Ms. Lauer has spent the past 16 years working with elementary, middle and high school students quieting and passionately developing an after school robotics program in the Worcester Public Schools (WPS) that is making a difference. Each year Ms. Lauer works with students in the WPS after-school program helping them design and build robots to compete in the VEX Robotics Competition. The program gives students a hands on approach to STEM (Science, Technology, Engineering and Math) and teaches them invaluable lifelong communication, teamwork and leadership skills. Students who have historically been under-represented and under-served are able to become a part of something that oftentimes is transforming, Ms. Lauer said.
The students use the robots they’ve made to play against other teams, performing a set of challenges at local competitions. If students advance far enough, they are invited to compete in the nationals. These competitions are put on by the Robotics Education & Competition Foundation. The Vex Robotics Competition currently is in over 40 countries with over a million students competing worldwide.
“WPS doesn’t have a K-12 outreach except for the math club. This is the largest after-school program in the WPS system since 2006. This is a void that we’ve filled,” Ms. Lauer said, adding that this year WPS will take over the elementary school component of the program.
Participants in the WPS program number 600 students (elementary – high school). In past years there’s been over twice that amount. “I’ve seen so many students change their life paths through this program,” she continued.
Ms. Lauer has been involved in this program for close to 16 years, when she first organized a summer outreach robotics program. The program is funded by private organizations that donate money to pay for the VEX robotics kits the students use to build their robots, in addition to food for the students who attend the competitions.

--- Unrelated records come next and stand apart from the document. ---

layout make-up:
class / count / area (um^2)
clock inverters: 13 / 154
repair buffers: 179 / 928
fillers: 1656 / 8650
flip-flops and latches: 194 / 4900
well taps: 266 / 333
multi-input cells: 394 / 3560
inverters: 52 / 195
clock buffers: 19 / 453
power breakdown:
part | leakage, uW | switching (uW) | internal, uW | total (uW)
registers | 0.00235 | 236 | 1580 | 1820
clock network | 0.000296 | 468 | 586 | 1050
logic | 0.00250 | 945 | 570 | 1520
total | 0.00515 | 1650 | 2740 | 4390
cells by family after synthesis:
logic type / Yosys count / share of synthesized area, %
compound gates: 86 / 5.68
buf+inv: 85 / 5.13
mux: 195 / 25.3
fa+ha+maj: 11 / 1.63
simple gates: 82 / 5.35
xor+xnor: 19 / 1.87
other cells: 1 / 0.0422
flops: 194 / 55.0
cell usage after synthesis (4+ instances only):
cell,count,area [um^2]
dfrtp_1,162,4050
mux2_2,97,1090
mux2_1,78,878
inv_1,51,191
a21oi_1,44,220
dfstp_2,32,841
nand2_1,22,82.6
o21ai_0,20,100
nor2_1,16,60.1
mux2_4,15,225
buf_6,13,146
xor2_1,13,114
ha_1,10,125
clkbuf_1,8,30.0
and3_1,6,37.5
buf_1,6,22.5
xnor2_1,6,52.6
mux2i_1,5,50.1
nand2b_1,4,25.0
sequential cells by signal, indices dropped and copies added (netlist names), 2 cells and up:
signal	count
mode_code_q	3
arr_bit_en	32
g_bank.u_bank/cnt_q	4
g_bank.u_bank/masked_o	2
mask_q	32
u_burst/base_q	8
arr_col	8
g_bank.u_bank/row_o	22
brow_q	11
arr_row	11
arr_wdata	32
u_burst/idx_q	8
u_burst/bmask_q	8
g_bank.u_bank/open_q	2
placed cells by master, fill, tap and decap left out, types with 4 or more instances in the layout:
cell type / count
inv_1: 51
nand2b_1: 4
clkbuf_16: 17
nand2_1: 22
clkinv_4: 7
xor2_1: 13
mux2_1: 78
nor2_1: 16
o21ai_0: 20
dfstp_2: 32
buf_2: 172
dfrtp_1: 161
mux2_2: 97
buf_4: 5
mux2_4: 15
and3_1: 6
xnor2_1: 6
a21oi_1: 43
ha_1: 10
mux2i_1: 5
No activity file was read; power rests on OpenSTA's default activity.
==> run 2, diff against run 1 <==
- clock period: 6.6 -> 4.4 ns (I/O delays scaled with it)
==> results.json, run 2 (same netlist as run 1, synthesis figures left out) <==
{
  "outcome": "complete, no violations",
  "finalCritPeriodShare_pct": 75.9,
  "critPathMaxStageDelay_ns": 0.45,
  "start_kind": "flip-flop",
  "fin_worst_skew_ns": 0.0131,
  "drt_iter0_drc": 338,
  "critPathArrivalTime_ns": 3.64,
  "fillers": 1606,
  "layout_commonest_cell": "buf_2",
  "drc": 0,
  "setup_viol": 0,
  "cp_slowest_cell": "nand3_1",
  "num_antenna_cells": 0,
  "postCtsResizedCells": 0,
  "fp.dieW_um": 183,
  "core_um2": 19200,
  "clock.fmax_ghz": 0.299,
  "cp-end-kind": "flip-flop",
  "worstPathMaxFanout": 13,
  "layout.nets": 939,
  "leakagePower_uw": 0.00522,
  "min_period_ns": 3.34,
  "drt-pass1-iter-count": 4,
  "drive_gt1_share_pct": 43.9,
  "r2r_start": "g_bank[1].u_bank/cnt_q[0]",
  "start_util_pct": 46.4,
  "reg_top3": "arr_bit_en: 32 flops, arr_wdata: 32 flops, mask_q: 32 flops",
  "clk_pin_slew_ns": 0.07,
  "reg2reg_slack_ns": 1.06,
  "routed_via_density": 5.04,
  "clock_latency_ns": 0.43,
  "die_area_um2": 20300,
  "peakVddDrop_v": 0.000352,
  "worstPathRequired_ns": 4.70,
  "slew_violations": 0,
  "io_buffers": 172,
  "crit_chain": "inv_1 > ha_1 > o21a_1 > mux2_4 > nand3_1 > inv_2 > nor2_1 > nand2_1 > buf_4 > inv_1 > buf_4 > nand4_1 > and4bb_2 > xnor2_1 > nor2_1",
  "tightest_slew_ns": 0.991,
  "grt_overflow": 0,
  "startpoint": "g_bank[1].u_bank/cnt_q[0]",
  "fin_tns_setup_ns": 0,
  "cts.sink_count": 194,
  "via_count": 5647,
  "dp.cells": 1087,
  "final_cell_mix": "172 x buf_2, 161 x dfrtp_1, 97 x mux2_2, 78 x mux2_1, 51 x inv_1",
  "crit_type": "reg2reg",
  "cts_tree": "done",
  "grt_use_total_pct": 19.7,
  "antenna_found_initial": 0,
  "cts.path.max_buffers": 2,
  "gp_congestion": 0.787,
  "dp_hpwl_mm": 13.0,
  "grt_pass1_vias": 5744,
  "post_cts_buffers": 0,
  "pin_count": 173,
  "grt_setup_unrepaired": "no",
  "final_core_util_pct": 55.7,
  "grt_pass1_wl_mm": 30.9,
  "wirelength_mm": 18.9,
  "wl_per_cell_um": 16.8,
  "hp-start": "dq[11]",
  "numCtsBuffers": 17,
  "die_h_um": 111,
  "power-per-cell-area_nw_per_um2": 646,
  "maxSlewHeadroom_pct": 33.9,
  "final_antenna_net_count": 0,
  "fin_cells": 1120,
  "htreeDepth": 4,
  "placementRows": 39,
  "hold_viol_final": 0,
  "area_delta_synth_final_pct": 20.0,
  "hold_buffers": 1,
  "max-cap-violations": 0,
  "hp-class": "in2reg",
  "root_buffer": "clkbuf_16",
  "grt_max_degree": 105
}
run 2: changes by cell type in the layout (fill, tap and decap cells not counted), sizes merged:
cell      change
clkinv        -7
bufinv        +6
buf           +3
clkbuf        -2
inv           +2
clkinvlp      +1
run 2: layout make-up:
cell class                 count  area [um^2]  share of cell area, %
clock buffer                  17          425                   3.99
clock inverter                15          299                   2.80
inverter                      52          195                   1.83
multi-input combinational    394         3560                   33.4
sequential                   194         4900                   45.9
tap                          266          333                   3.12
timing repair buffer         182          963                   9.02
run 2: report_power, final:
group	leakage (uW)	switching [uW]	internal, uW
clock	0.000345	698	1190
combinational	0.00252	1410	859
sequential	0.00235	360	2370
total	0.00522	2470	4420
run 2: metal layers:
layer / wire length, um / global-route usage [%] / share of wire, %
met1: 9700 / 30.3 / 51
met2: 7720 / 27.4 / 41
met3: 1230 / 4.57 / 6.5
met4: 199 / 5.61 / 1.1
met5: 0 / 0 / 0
<file path="config.mk">
export PLATFORM = sky130hd
export DESIGN_NAME = dio_port_ctrl
export DESIGN_NICKNAME = d
export VERILOG_FILES = /design/src/rtl/dio_pkg.sv /design/src/rtl/dio_cmd_decode.sv /design/src/rtl/dio_port_latch.sv /design/src/rtl/dio_read_mux.sv /design/src/rtl/dio_port_ctrl.sv
export SDC_FILE = /design/constraint.sdc
export NUM_CORES = 1
export LEC_CHECK = 0
export BUFFER_PORTS_ARGS = -buffer_cell sky130_fd_sc_hd__buf_2
export CORE_MARGIN = 1.5
export CORE_UTILIZATION = 46
export DETAILED_ROUTE_END_ITERATION = 10
export PLACE_DENSITY = 0.81
export SYNTH_ARGS = -nofsm -noshare
export SYNTH_HDL_FRONTEND = slang
export SYNTH_SLANG_ARGS = --single-unit
</file>
<file path="constraint.sdc">
create_clock -name clk -period 1.6 [get_ports clk]
set_input_delay 0.08 -clock clk [delete_from_list [all_inputs] [get_ports clk]]
set_output_delay 0.08 -clock clk [all_outputs]
set_load 0.05 [all_outputs]
</file>
<file path="src/rtl/dio_pkg.sv">
package dio_pkg;
    localparam int unsigned NPORT    = 4;
    localparam int unsigned PORT_W   = 8;
    localparam int unsigned CMD_W    = 8;
    localparam int unsigned SEL_W    = $clog2(NPORT);
    localparam int unsigned DIR_LSB  = 3;
    localparam int unsigned GATE_BIT = CMD_W - 1;
    localparam int unsigned CHAN_W   = NPORT * PORT_W;

    typedef struct packed {
        logic [SEL_W-1:0] sel;
        logic [NPORT-1:0] dir;
    } ctrl_t;
endpackage

</file>
<file path="src/rtl/dio_cmd_decode.sv">
module dio_cmd_decode
    import dio_pkg::*;
(
    input  logic             cmd_wr,
    input  logic [CMD_W-1:0] cmd,
    input  ctrl_t            cur,
    output ctrl_t            nxt
);
    always_comb begin
        nxt = cur;
        if (cmd_wr) begin
            // select always follows the command byte
            nxt.sel = cmd[SEL_W-1:0];
            if (cmd[GATE_BIT]) begin
                nxt.dir = cmd[DIR_LSB +: NPORT];
            end
        end
    end
endmodule

</file>
<file path="src/rtl/dio_port_latch.sv">
module dio_port_latch #(
    parameter int unsigned W = 8
) (
    input  logic         clk,
    input  logic         rst_n,
    input  logic         wr_en,
    input  logic [W-1:0] wdata,
    output logic [W-1:0] q
);
    logic [W-1:0] q_d, q_q;

    always_comb begin
        q_d = q_q;
        if (wr_en) begin
            q_d = wdata;
        end
    end

    always_ff @(posedge clk or negedge rst_n) begin
        if (!rst_n) begin
            q_q <= '0;
        end else begin
            q_q <= q_d;
        end
    end

    assign q = q_q;
endmodule

</file>
<file path="src/rtl/dio_read_mux.sv">
module dio_read_mux
    import dio_pkg::*;
(
    input  logic [SEL_W-1:0]  sel,
    input  logic [NPORT-1:0]  dir,
    input  logic [CHAN_W-1:0] lat,
    input  logic [CHAN_W-1:0] pins,
    output logic [PORT_W-1:0] rdata
);
    always_comb begin
        rdata = '0;
        for (int p = 0; p < int'(NPORT); p++) begin
            if (sel == SEL_W'(p)) begin
                rdata = dir[p] ? lat[p*PORT_W +: PORT_W] : pins[p*PORT_W +: PORT_W];
            end
        end
    end
endmodule

</file>
<file path="src/rtl/dio_port_ctrl.sv">
module dio_port_ctrl
    import dio_pkg::*;
(
    input  logic              clk,
    input  logic              rst_n,
    input  logic              cmd_wr,
    input  logic              data_wr,
    input  logic [CMD_W-1:0]  wdata,
    input  logic [CHAN_W-1:0] pin_in,
    output logic [PORT_W-1:0] rdata,
    output logic [CHAN_W-1:0] pin_out,
    output logic [CHAN_W-1:0] pin_oe
);
    ctrl_t ctrl_d, ctrl_q;
    logic [CHAN_W-1:0] lat_flat;

    dio_cmd_decode u_dec (
        .cmd_wr (cmd_wr),
        .cmd    (wdata),
        .cur    (ctrl_q),
        .nxt    (ctrl_d)
    );

    always_ff @(posedge clk or negedge rst_n) begin
        if (!rst_n) begin
            ctrl_q <= '0;
        end else begin
            ctrl_q <= ctrl_d;
        end
    end

    for (genvar p = 0; p < int'(NPORT); p++) begin : g_port
        logic wr_hit;
        // write only lands on the current port when it is an output
        assign wr_hit = data_wr && (ctrl_q.sel == SEL_W'(p)) && ctrl_q.dir[p];

        dio_port_latch #(.W(PORT_W)) u_lat (
            .clk   (clk),
            .rst_n (rst_n),
            .wr_en (wr_hit),
            .wdata (wdata[PORT_W-1:0]),
            .q     (lat_flat[p*PORT_W +: PORT_W])
        );

        assign pin_oe[p*PORT_W +: PORT_W] = {PORT_W{ctrl_q.dir[p]}};


        dir_load_chk: assert property (@(posedge clk) disable iff (!rst_n)
            (cmd_wr && wdata[GATE_BIT]) |=>
                (pin_oe[p*PORT_W +: PORT_W] == {PORT_W{$past(wdata[DIR_LSB + p])}}));


        latch_write_chk: assert property (@(posedge clk) disable iff (!rst_n)
            (data_wr && ctrl_q.sel == SEL_W'(p) && pin_oe[p*PORT_W]) |=>
                (pin_out[p*PORT_W +: PORT_W] == $past(wdata[PORT_W-1:0])));
    end

    assign pin_out = lat_flat;

    dio_read_mux u_mux (
        .sel   (ctrl_q.sel),
        .dir   (ctrl_q.dir),
        .lat   (lat_flat),
        .pins  (pin_in),
        .rdata (rdata)
    );


    reset_hiz_chk: assert property (@(posedge clk)
        !rst_n |=> (pin_oe == '0 && pin_out == '0));


    dir_hold_chk: assert property (@(posedge clk) disable iff (!rst_n)
        (cmd_wr && !wdata[GATE_BIT]) |=> $stable(pin_oe));


    input_write_drop_chk: assert property (@(posedge clk) disable iff (!rst_n)
        (data_wr && !ctrl_q.dir[ctrl_q.sel]) |=> $stable(pin_out));
endmodule

</file>
After elaboration in Yosys (flattened, before gate mapping)
Cells that the tools add are included.
{ "classes": {"mux": 8, "n_reduce_logical": 10, "eq_ne": 3} }
{ "ops": {"columns": ["operator", "n"], "rows": [
  ["$mux W8", 8],
  ["$logic_and A1 B1 Y1", 8],
  ["$eq A2 B2 Y1 const B", 2],
  ["$eq A2 B1 Y1 const B", 1],
  ["$logic_not A2 Y1", 1],
  ["$reduce_and A2 Y1", 1]
]} }
{ "word_totals": {"ff_bits": 38, "input_bits": 44, "output_inout_bits": 72} }

Longest topological paths before layout
{ "logic_depth": {"depth_word": 5, "ltp_mapped": 4, "mapped_depth_nobuf": 2} }

By module
From an unflattened synthesis, not the netlist that was laid out.
{ "unflattened": {"cells_unflattened": 163, "hier_area_um2": 2444.8} }
{ "by_module_without_submodules": {"columns": ["mod", "area_per_inst_um2", "cells_per_inst", "instances", "seq_area_each_um2"], "rows": [
  ["dio_port_latch", 331.6, 17, 4, 200.2],
  ["dio_read_mux", 594.3, 46, 1, 0.0],
  ["dio_port_ctrl", 435.4, 42, 1, 150.1],
  ["dio_cmd_decode", 88.8, 7, 1, 0.0]
]} }

Least setup slack after synthesis
No wires, ideal clock.
{ "synth_timing": {"path_kind": "flip-flop to output port", "from": "register ctrl_q, in the netlist pin_oe[16]", "to": "output port rdata[0]", "stages_incl_launch_ff": 4, "arrival_time_ns": 1.554, "setup_slack_ns": -0.034, "path_buffers": 1, "path_cell_list": "dfrtp_1 -> buf_6 -> mux2_2 -> mux4_2"} }
{ "synth_between": {"elab_chain_len": 3} }
{ "synth_lines": {"columns": ["item", "line_no", "text"], "rows": [
  ["from (decl)", "dio_port_ctrl.sv:14", "ctrl_t ctrl_d, ctrl_q;"],
  ["from (signal assigned)", "dio_port_ctrl.sv:28", "ctrl_q <= ctrl_d;"],
  ["$mux W8", "dio_read_mux.sv:14", "rdata = dir[p] ? lat[p*PORT_W +: PORT_W] : pins[p*PORT_W +: PORT_W];"],
  ["$mux W8 (2 in a row)", "dio_read_mux.sv:13", "if (sel == SEL_W'(p)) begin"],
  ["to (decl)", "dio_port_ctrl.sv:10", "output logic [PORT_W-1:0] rdata,"]
]} }
Every way passes these cells.

Final worst setup path
{ "layout_timing": {"from": "register ctrl_q, in the netlist pin_oe[24]", "to": "output port rdata[2]"} }
{ "layout_between": {"elab_chain_len": 2} }
{ "layout_lines": {"columns": ["item", "line_no"], "rows": [
  ["$mux W8", "dio_read_mux.sv:14"],
  ["$mux W8", "dio_read_mux.sv:13"]
]} }
Every way passes these cells.

==> Flow_metrics.wiki <==
{| class="wikitable"
! Metric !! Value
|-
| Count of nets after finishing || 312
|-
| Placed Cells || 316
|-
| Origin of the critical flop-to-flop path || ctrl_q[5]$_DFFE_PN0P_
|-
| DRT iter0 DRCs || 67
|-
| Power per cell area || 1940 nW/µm²
|-
| Residual DRC count || 0
|-
| Arrival time reported for the critical path endpoint || ~1.8 ns
|-
| Final GP Congestion || 0.771
|-
| Number of global-route vias before repair || between 1500 and 2000
|-
| Area of the die || around 5400 µm²
|-
| Result of the run || complete, but fails checks
|-
| Netlist cell types || 11
|-
| Antenna diode count || 0
|-
| Largest net degree at the start of global routing || 39
|-
| Core footprint || 4750 µm²
|-
| Path type of the worst min-delay path || in2reg
|-
| Final critical delay including setup and external delays || approximately 1.9 ns
|-
| Number of port buffers || approximately 120
|-
| Remaining global-route overflow || 0
|-
| Routed wire length per instance || 17.0 µm
|-
| # Max-Cap Violations || 0
|-
| Number of vias per cell || around 5.1
|-
| Setup crit start || pin_oe[24]$_DFFE_PN0P_
|-
| Register clock-pin slew on the reported worst setup and hold paths || 0.07 ns
|-
| CTS Buffer Depth || 2
|-
| Total length of routed met3 wires || between 300 and 400 µm
|-
| Fmax || approximately 520 MHz
|-
| Share of post-route cells with drive strength above 1 || between 80 and 90%
|-
| Count of antenna-violating nets left after detailed routing || 0
|-
| Crit start category || flip-flop
|-
| Boundary pin count || roughly 120
|-
| Final setup vio count || 8
|-
| Fin Clk Skew || 0.00262 ns
|-
| Register area share after synthesis || between 40% and 50%
|-
| Req. time, crit path || between 1.5 and 2 ns
|-
| Final WS setup || -0.313 ns
|-
| Syn. warnings || 0
|-
| Wire length of the first global-routing pass || around 9000 µm
|-
| First-pass iteration count of the detailed router || 4
|-
| Least-Margin Pin Slew || just under 0.5 ns
|-
| Met1 layer wirelength in the final routing || roughly 2600 µm
|-
| Syn nets || 204
|-
| Number of clock sinks seen by CTS || 38
|-
| Signed area change from the synthesized netlist to the final layout || 32.8%
|-
| Register bit total from synthesis || 38
|-
| DRT Wirelength || ~5700 µm
|-
| Area after DPL || 2750 µm²
|-
| Routed wire length on met2 || about 2800 µm
|-
| Antenna violations before repair || 0
|-
| Overall via count from detail_route || roughly 1700
|-
| GRT Util Overall || 22.5%
|-
| Setup Crit Path Kind || reg2out
|-
| Cell Count, Final, Fillers Out || about 340
|-
| Leak || 1.49 nW
|-
| Library cell used as clock root buffer || clkbuf_8
|-
| Overall die height || 73.5 µm
|-
| Initial Util || approximately half
|-
| Clock insertion delay at the later pin of the skew report || slightly below 0.3 ns
|-
| Deepest level of the CTS H-tree || 2
|-
| VDD IR-drop max || between 1 and 1.5 mV
|-
| Worst setup EP type || output port
|-
| Detailed-placement wirelength estimate || between 3000 and 4000 µm
|-
| Highest fanout seen on the critical path || 5
|-
| Worst slew margin relative to its limit || about 68%
|-
| Cell area after synthesis || roughly 2300 µm²
|-
| Final instance area || about 3000 µm²
|-
| Violations in the final reports || negative setup slack
|-
| Max Used Layer || met4
|-
| RSZ-0062 raised after global routing || true
|-
| Startpoint of the tightest hold check path || wdata[2]
|-
| Number of placement rows || 25
|-
| Final Slew Violations || 0
|-
| Post-Syn Instances || 160
|-
| Post-synthesis area per instance || 14.3 µm²
|-
| CTS tree || done
|-
| Die Span X || around 74 µm
|-
| Total clock buffers created by CTS || 5
|-
| Final critical-path share of the clock period || 120%
|-
| Number of hold-slack violations in the final timing report || 0
|}
## Yosys cell counts
| master | n | area share [%] |
|---|---|---|
| and4bb_2 | 1 | 0.55 |
| buf_4 | 33 | 11 |
| nand4_2 | 1 | 0.55 |
| mux4_2 | 8 | 7.9 |
| nand4b_2 | 2 | 1.3 |
| mux2_2 | 62 | 31 |
| buf_2 | 1 | 0.22 |
| nand2_1 | 1 | 0.16 |
| buf_6 | 5 | 2.5 |
| mux2_1 | 8 | 3.9 |
| dfrtp_1 | 38 | 42 |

“It’s such a good program but it’s all paid for by outside funding,” Ms. Lauer said, noting that the funding can fluctuate year-to-year as company dynamics change.
QCC has been an integral part of the program since its inception, hosting competitions at its main campus each year. The school has a robotics club and many of the former club presidents come back each year to help out in the competitions. Students who are part of the competition become familiar with QCC and many end up attending the college once they have completed high school.
“Every one of our former robotics club presidents are doing very well,” Ms. Lauer said, noting many who have gone on to four year universities and attained high levels of success in their careers.
On Sunday, January 28, Professor Lauer along, with past and present QCC students, assisted middle and high school students in a day long qualifying competition, named “In the Snow Zone at QCC.” The students spent the day competing against other schools on a 12 ft. x 12 ft. field. Two alliances of two teams competed against each other and used their robot to attain the highest score possible by stacking cones on goals, scoring mobile goals in goal zones, having the highest stacks, and by parking robots.
Dozens of area middle and high school students took part in the day-long event, which saw the winners advance to regional competition, the Southern New England Championship, to be held at QCC on March 3 and March 4.
“It’s such a good opportunity for these students and they learn so many other things,” Ms. Lauer said. “It’s changed the direction of students’ lives.”